Tal cual: el exrector de la UNAM que salió del closet

Tal cual: el exrector de la UNAM que salió del closet

Por: Luis Carlos Rodríguez González

Inmersos en el escándalo y malestar social por la visita del candidato presidencial republicano Donald Trump a México, la penosa conferencia de prensa conjunta que dio el magnate con el presidente Enrique Peña Nieto, aderezado con las exequias de Juan Gabriel y el Informe de Gobierno vía Facebook, pocos se percataron de la salida del closet de exrector de la UNAM, José Narro Robles.

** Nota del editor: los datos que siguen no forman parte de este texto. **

Background: an optimization exercise with open tools, aiming at small area and a short achievable clock period. Do not read the settings as production practice.
In this exercise RTL edits were held to simulation tests only and were not proved equivalent to the original.

Setup of R:
==> flow/design.v <==
module arb_bank (
    input  wire        clk,
    input  wire        rst,           
    input  wire [18:0] req_valid,
    input  wire [75:0] req_len,       
    input  wire [5:0]  req_lnk_rt,    
    output wire [18:0] req_ready,
    input  wire        cfg_we,
    input  wire [4:0]  cfg_addr,      
    input  wire [15:0] cfg_wdata,
    output reg         gnt_valid,
    output reg  [4:0]  gnt_id,
    output reg  [4:0]  owner,         
    output reg  [3:0]  rt_run,
    output reg  [15:0] floor_cnt,
    output reg  [15:0] lfsr
);
    localparam N = 19;
    function can_rt;
        input integer id;
        can_rt = (id >= 6 && id <= 15);
    endfunction
    function can_be;
        input integer id;
        can_be = !(id >= 6 && id <= 9);
    endfunction
    function [7:0] ticket_reset;
        input integer id;
        begin
            if (id <= 3)       ticket_reset = 8'd32;
            else if (id <= 5)  ticket_reset = 8'd64;
            else if (id <= 17) ticket_reset = 8'd16;
            else               ticket_reset = 8'd32;
        end
    endfunction
    wire [N-1:0] prt;         
    wire [N-1:0] pbe;         
    wire [N-1:0] pend = prt | pbe;
    wire [N-1:0] take = req_valid & ~pend;
    wire [N-1:0] gsel;        
    wire         decide;
    wire [N-1:0] grant = gsel & {N{decide}};
    assign req_ready = ~pend;
    reg  [3:0] plen [0:N-1];
    wire [7:0] tk   [0:N-1];
    genvar gi, gj;
    generate
        for (gi = 0; gi < N; gi = gi + 1) begin : slot
            always @(posedge clk)
                if (take[gi]) plen[gi] <= req_len[4*gi +: 4];
            if (can_rt(gi)) begin : rt
                reg p;
                wire cls = (gi >= 10) ? req_lnk_rt[(gi >= 10) ? gi-10 : 0] : 1'b1;
                always @(posedge clk)
                    if (rst) p <= 1'b0;
                    else if (take[gi]) p <= cls;
                    else if (grant[gi]) p <= 1'b0;
                assign prt[gi] = p;
            end else begin : nrt
                assign prt[gi] = 1'b0;
            end
            if (can_be(gi)) begin : be
                reg p;
                wire cls = (gi >= 10 && gi <= 15) ? ~req_lnk_rt[(gi >= 10 && gi <= 15) ? gi-10 : 0] : 1'b1;
                reg [7:0] t;
                always @(posedge clk)
                    if (rst) p <= 1'b0;
                    else if (take[gi]) p <= cls;
                    else if (grant[gi]) p <= 1'b0;
                always @(posedge clk)
                    if (rst || (cfg_we && cfg_addr == gi))
                        t <= rst ? ticket_reset(gi) : cfg_wdata[7:0];
                assign pbe[gi] = p;
                assign tk[gi] = t;
            end else begin : nbe
                assign pbe[gi] = 1'b0;
                assign tk[gi] = 8'd0;
            end
        end
    endgenerate
    wire [N*N-1:0] ordm;     
    generate
        for (gi = 0; gi < N; gi = gi + 1) begin : row
            for (gj = 0; gj < N; gj = gj + 1) begin : col
                if (gi < gj && ((can_rt(gi) && can_rt(gj)) || (can_be(gi) && can_be(gj)))) begin : o
                    reg b;
                    always @(posedge clk)
                        if (take[gj]) b <= 1'b1;
                        else if (take[gi]) b <= 1'b0;
                    assign ordm[gi*N+gj] = b;
                end else if (gi > gj && ((can_rt(gi) && can_rt(gj)) || (can_be(gi) && can_be(gj)))) begin : tr
                    assign ordm[gi*N+gj] = ~row[gj].col[gi].o.b;
                end else begin : n
                    assign ordm[gi*N+gj] = 1'b1;
                end
            end
        end
    endgenerate
    wire rt_any = |prt;
    wire be_any = |pbe;
    reg [15:0] lfsr_next;
    reg        fb;
    integer i;
    always @* begin
        lfsr_next = lfsr;
        for (i = 0; i < 16; i = i + 1) begin
            fb = lfsr_next[15] ^ lfsr_next[13] ^ lfsr_next[12] ^ lfsr_next[10];
            lfsr_next = {lfsr_next[14:0], fb};
        end
    end
    function [11:0] rca;
        input [11:0] a, b;
        integer k;
        reg c;
        begin
            c = 1'b0;
            for (k = 0; k < 12; k = k + 1) begin
                rca[k] = a[k] ^ b[k] ^ c;
                c = (a[k] & b[k]) | (c & (a[k] ^ b[k]));
            end
        end
    endfunction
    function gtr;
        input [11:0] a, b;
        integer k;
        reg c;
        begin
            c = 1'b0;
            for (k = 0; k < 12; k = k + 1)
                c = (a[k] & ~b[k]) | (c & (a[k] | ~b[k]));
            gtr = c;
        end
    endfunction
    wire [11:0] m [0:14];
    generate
        for (gi = 0; gi < 15; gi = gi + 1) begin : msk
            localparam integer ID = (gi < 6) ? gi : gi + 4;
            assign m[gi] = pbe[ID] ? {4'd0, tk[ID]} : 12'd0;
        end
    endgenerate
    wire [11:0] s01   = rca(m[0], m[1]);
    wire [11:0] s23   = rca(m[2], m[3]);
    wire [11:0] s45   = rca(m[4], m[5]);
    wire [11:0] s67   = rca(m[6], m[7]);
    wire [11:0] s89   = rca(m[8], m[9]);
    wire [11:0] s1011 = rca(m[10], m[11]);
    wire [11:0] s1213 = rca(m[12], m[13]);
    wire [11:0] s0_3  = rca(s01, s23);
    wire [11:0] s4_7  = rca(s45, s67);
    wire [11:0] s8_11 = rca(s89, s1011);
    wire [11:0] s12_14 = rca(s1213, m[14]);
    wire [11:0] s0_7  = rca(s0_3, s4_7);
    wire [11:0] s8_14 = rca(s8_11, s12_14);
    wire [11:0] tsum  = rca(s0_7, s8_14);
    wire [11:0] P [0:14];
    assign P[0]  = m[0];
    assign P[1]  = s01;
    assign P[2]  = rca(s01, m[2]);
    assign P[3]  = s0_3;
    assign P[4]  = rca(s0_3, m[4]);
    assign P[5]  = rca(s0_3, s45);
    assign P[6]  = rca(P[5], m[6]);
    assign P[7]  = s0_7;
    assign P[8]  = rca(s0_7, m[8]);
    assign P[9]  = rca(s0_7, s89);
    assign P[10] = rca(P[9], m[10]);
    assign P[11] = rca(s0_7, s8_11);
    assign P[12] = rca(P[11], m[12]);
    assign P[13] = rca(P[11], s1213);
    assign P[14] = tsum;
    wire [17:0] ms1 = {2'b00, lfsr_next};
    wire [17:0] ms2 = {1'b0, lfsr_next, 1'b0};
    wire [17:0] ms3;
    reg         mc;
    integer     k;
    reg  [17:0] ms3_r;
    always @* begin
        mc = 1'b0;
        for (k = 0; k < 18; k = k + 1) begin
            ms3_r[k] = ms1[k] ^ ms2[k] ^ mc;
            mc = (ms1[k] & ms2[k]) | (mc & (ms1[k] ^ ms2[k]));
        end
    end
    assign ms3 = ms3_r;
    wire [27:0] pp [0:5];
    generate
        for (gi = 0; gi < 6; gi = gi + 1) begin : ppr
            wire [1:0] d = tsum[2*gi +: 2];
            wire [17:0] row = ({18{d == 2'd1}} & ms1) | ({18{d == 2'd2}} & ms2) |
                              ({18{d == 2'd3}} & ms3);
            assign pp[gi] = {10'd0, row} << (2*gi);
        end
    endgenerate
    function [27:0] csa_s;
        input [27:0] x, y, z;
        csa_s = x ^ y ^ z;
    endfunction
    function [27:0] csa_c;
        input [27:0] x, y, z;
        csa_c = ((x & y) | (x & z) | (y & z)) << 1;
    endfunction
    wire [27:0] ca1 = csa_s(pp[0], pp[1], pp[2]), cb1 = csa_c(pp[0], pp[1], pp[2]);
    wire [27:0] ca2 = csa_s(pp[3], pp[4], pp[5]), cb2 = csa_c(pp[3], pp[4], pp[5]);
    wire [27:0] ca3 = csa_s(ca1, cb1, ca2),       cb3 = csa_c(ca1, cb1, ca2);
    wire [27:0] ca4 = csa_s(ca3, cb3, cb2),       cb4 = csa_c(ca3, cb3, cb2);
    wire [27:0] prod = ca4 + cb4;
    wire [11:0] r = prod[27:16];
    wire [14:0] gt;
    wire [N-1:0] lot;
    generate
        for (gi = 0; gi < 15; gi = gi + 1) begin : lt
            localparam integer ID = (gi < 6) ? gi : gi + 4;
            assign gt[gi] = gtr(P[gi], r);
            if (gi == 0) begin : f
                assign lot[ID] = gt[gi];
            end else begin : n
                assign lot[ID] = gt[gi] & ~gt[gi-1];
            end
        end
        for (gi = 6; gi < 10; gi = gi + 1) begin : lz
            assign lot[gi] = 1'b0;
        end
    endgenerate
    wire boundary = (beats_left == 4'd0);    
    reg [3:0] beats_left;
    assign decide = boundary && (rt_any || be_any);
    wire pick_rt  = rt_any && (!be_any || rt_run != 4'd15);
    wire tzero    = (tsum == 12'd0);
    wire         use_old = pick_rt | tzero;
    wire [N-1:0] cand = pick_rt ? prt : pbe;
    wire [N-1:0] osel;
    generate
        for (gi = 0; gi < N; gi = gi + 1) begin : old
            assign osel[gi] = cand[gi] & &(ordm[gi*N +: N] | ~cand);
        end
    endgenerate
    assign gsel = use_old ? osel : lot;
    reg [4:0] win_old, win_lot;
    reg [3:0] len_old, len_lot;
    always @* begin
        win_old = 5'd0; win_lot = 5'd0;
        len_old = 4'd0; len_lot = 4'd0;
        for (i = 0; i < N; i = i + 1) begin
            if (osel[i]) begin
                win_old = win_old | i[4:0];
                len_old = len_old | plen[i];
            end
            if (lot[i]) begin
                win_lot = win_lot | i[4:0];
                len_lot = len_lot | plen[i];
            end
        end
    end
    wire [4:0] win  = use_old ? win_old : win_lot;
    wire [3:0] wlen = use_old ? len_old : len_lot;
    always @(posedge clk) begin
        if (rst) begin
            beats_left <= 4'd0;
            gnt_valid  <= 1'b0;
            gnt_id     <= 5'd0;
            owner      <= 5'd31;
            rt_run     <= 4'd0;
            floor_cnt  <= 16'd0;
            lfsr       <= 16'hACE1;
        end else begin
            gnt_valid <= decide;
            if (decide) begin
                beats_left <= wlen;
                gnt_id     <= win;
                owner      <= win;
                if (pick_rt) begin
                    rt_run <= be_any ? rt_run + 4'd1 : 4'd0;
                end else begin
                    rt_run <= 4'd0;
                    lfsr   <= lfsr_next;
                    if (rt_any && floor_cnt != 16'hFFFF)
                        floor_cnt <= floor_cnt + 16'd1;
                end
            end else if (boundary) begin
                owner <= 5'd31;
            end else begin
                beats_left <= beats_left - 4'd1;
            end
            if (cfg_we) begin
                if (cfg_addr == 5'd31) begin
                    if (cfg_wdata != 16'd0)
                        lfsr <= cfg_wdata;
                end else if (cfg_addr == 5'd30) begin
                    floor_cnt <= cfg_wdata;
                end
            end
        end
    end
endmodule
==> flow/config.mk <==
export PLATFORM = sky130hd
export DESIGN_NAME = arb_bank
export DESIGN_NICKNAME = arb_bank
export VERILOG_FILES = /design/flow/design.v
export SDC_FILE = /design/flow/constraint.sdc
export NUM_CORES = 4
export LEC_CHECK = 0
export ABC_AREA = 1
export CAP_MARGIN = 40
export CORE_MARGIN = 2
export CORE_UTILIZATION = 40
export CTS_BUF_LIST = sky130_fd_sc_hd__clkbuf_8
export CTS_CLUSTER_DIAMETER = 45
export CTS_CLUSTER_SIZE = 14
export SLEW_MARGIN = 40
==> flow/constraint.sdc <==
create_clock -name core_clock -period 62.0 [get_ports {clk}]
set_input_delay 12.4000 -clock core_clock [delete_from_list [all_inputs] [get_ports {clk}]]
set_output_delay 12.4000 -clock core_clock [all_outputs]
set_load 0.01 [all_outputs]
standard.sh (not shown) runs the stock make flow with config.mk's settings and CLKGATE_MAP_FILE= SYNTH_SCRIPT=/design/flow/synth_recipe.tcl, a recipe that flattens the netlist after the stock synthesis.
==> flow/flow/run.sh <==
#!/bin/bash
set -euo pipefail
bash standard.sh SETUP_SLACK_MARGIN=48 BUFFER_PORTS_ARGS='-buffer_cell sky130_fd_sc_hd__buf_1' finish > layout_make.log 2>&1
Here is what was changed in the inputs of Q compared with R.
-- flow/design.v --
<<< R, line 95
                end
            end
        end
    endgenerate
>>> Q, line 95
                end
            end
        end
    endgenerate
    wire [N-1:0] ort, obe;    
    generate
        for (gi = 0; gi < N; gi = gi + 1) begin : old
            assign ort[gi] = prt[gi] & &(ordm[gi*N +: N] | ~prt);
            assign obe[gi] = pbe[gi] & &(ordm[gi*N +: N] | ~pbe);
        end
    endgenerate
<<< R, line 228
    wire tzero    = (tsum == 12'd0);
    wire         use_old = pick_rt | tzero;
    wire [N-1:0] cand = pick_rt ? prt : pbe;
    wire [N-1:0] osel;
    generate
        for (gi = 0; gi < N; gi = gi + 1) begin : old
            assign osel[gi] = cand[gi] & &(ordm[gi*N +: N] | ~cand);
        end
    endgenerate
    assign gsel = use_old ? osel : lot;
    reg [4:0] win_old, win_lot;
>>> Q, line 235
    wire tzero    = (tsum == 12'd0);
    wire         use_old = pick_rt | tzero;
    wire [N-1:0] osel    = pick_rt ? ort : obe;
    assign gsel = use_old ? osel : lot;
    reg [4:0] win_old, win_lot;
## What came out
- Comparing R and Q, the lower final setup skew is on Q.
- Area added between synthesis and finish in Q is 2.2 points lower than in R
- Max synthesized area across R and Q: Q
- Comparing R and Q, global routing met1 resource utilization is lower on Q.
- Relative to R, the per-instance average area after synthesis measured on Q has decreased slightly.
- Compared with R, Q shows a core utilization that is 0.98 points lower.
- Of R and Q, the lower final antenna diode count belongs to R.
- Compare R and Q | non-clock buffer count lower: Q
- Die area went up slightly going from R to Q.
- Summary of Q over R: core footprint now larger, synthesized-area fraction occupied by adder cells now smaller, post-route cell area now smaller.
- On post-route worst setup slack, Q tracks R almost exactly.

-- afterwards: timing with drivers on the ports --
In the flow no input, the clock included, has a driving cell. The finished layouts below were timed again as built, in two steps. Step 1 assumes that a clkbuf_16 drives the clock port and a buf_2 every other input. Step 2, shift: input delay + t, output delay - t, t = (earliest + latest rising clock arrival at the registers) / 2. This alone moves slack from input paths to output paths. Slacks: ideal / step 1 / step 2; pairs: ideal / step 1.
| run | shift t [ns] | setup WS [ns] | worst setup path at the end | clock arrival spread, ns |
|---|---|---|---|---|
| R | 0.781 | 48.029 / 47.967 / 47.324 | input to register | 0.107 / 0.107 |
| Q | 0.693 | 48.030 / 47.973 / 47.410 | input to register | 0.050 / 0.050 |
After both steps every run listed still meets setup and hold. The setup slack of R, which loses most, moves by -0.062 ns with the drivers and by -0.705 ns with both steps.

No, no se trata de lo que se imaginan en estos tiempos de tanta de defensa a ultranza a Juan Gabriel y de linchamientos mediáticos a un exdirector de TV UNAM. Es simple y llanamente el hecho de que el hoy secretario de Salud, José Narro Robles se despojó del disfraz que ostentó durante varios años como académico y defensor de la autonomía y pluralidad cuando fungió como rector de la máxima casa de estudios del país.

“Y cuando digo mi partido, lo digo con un enorme orgullo, cuando uno está en universidad pública y en una universidad como la UNAM, uno tiene que ser muy cuidadoso y yo traté de serlo, ser sensible, permitir las expresiones plurales, pero uno tiene derecho a tener sus credos, sus creencias, sus orientaciones y sus militancias políticas, y yo nunca, nunca he renunciado a mi militancia como miembro del Partido Revolucionario”.

Palabras textuales de José Narro el pasado 30 de agosto en la plenaria de senadores del PRI, en Ixtapan de la Sal, donde incluso en una especie de exhorto, llamado, consejo o reproche llamó a los legisladores de ese partido a “recuperar a los jóvenes y hacerlo con el discurso social que es del tricolor y debe seguir siéndolo”.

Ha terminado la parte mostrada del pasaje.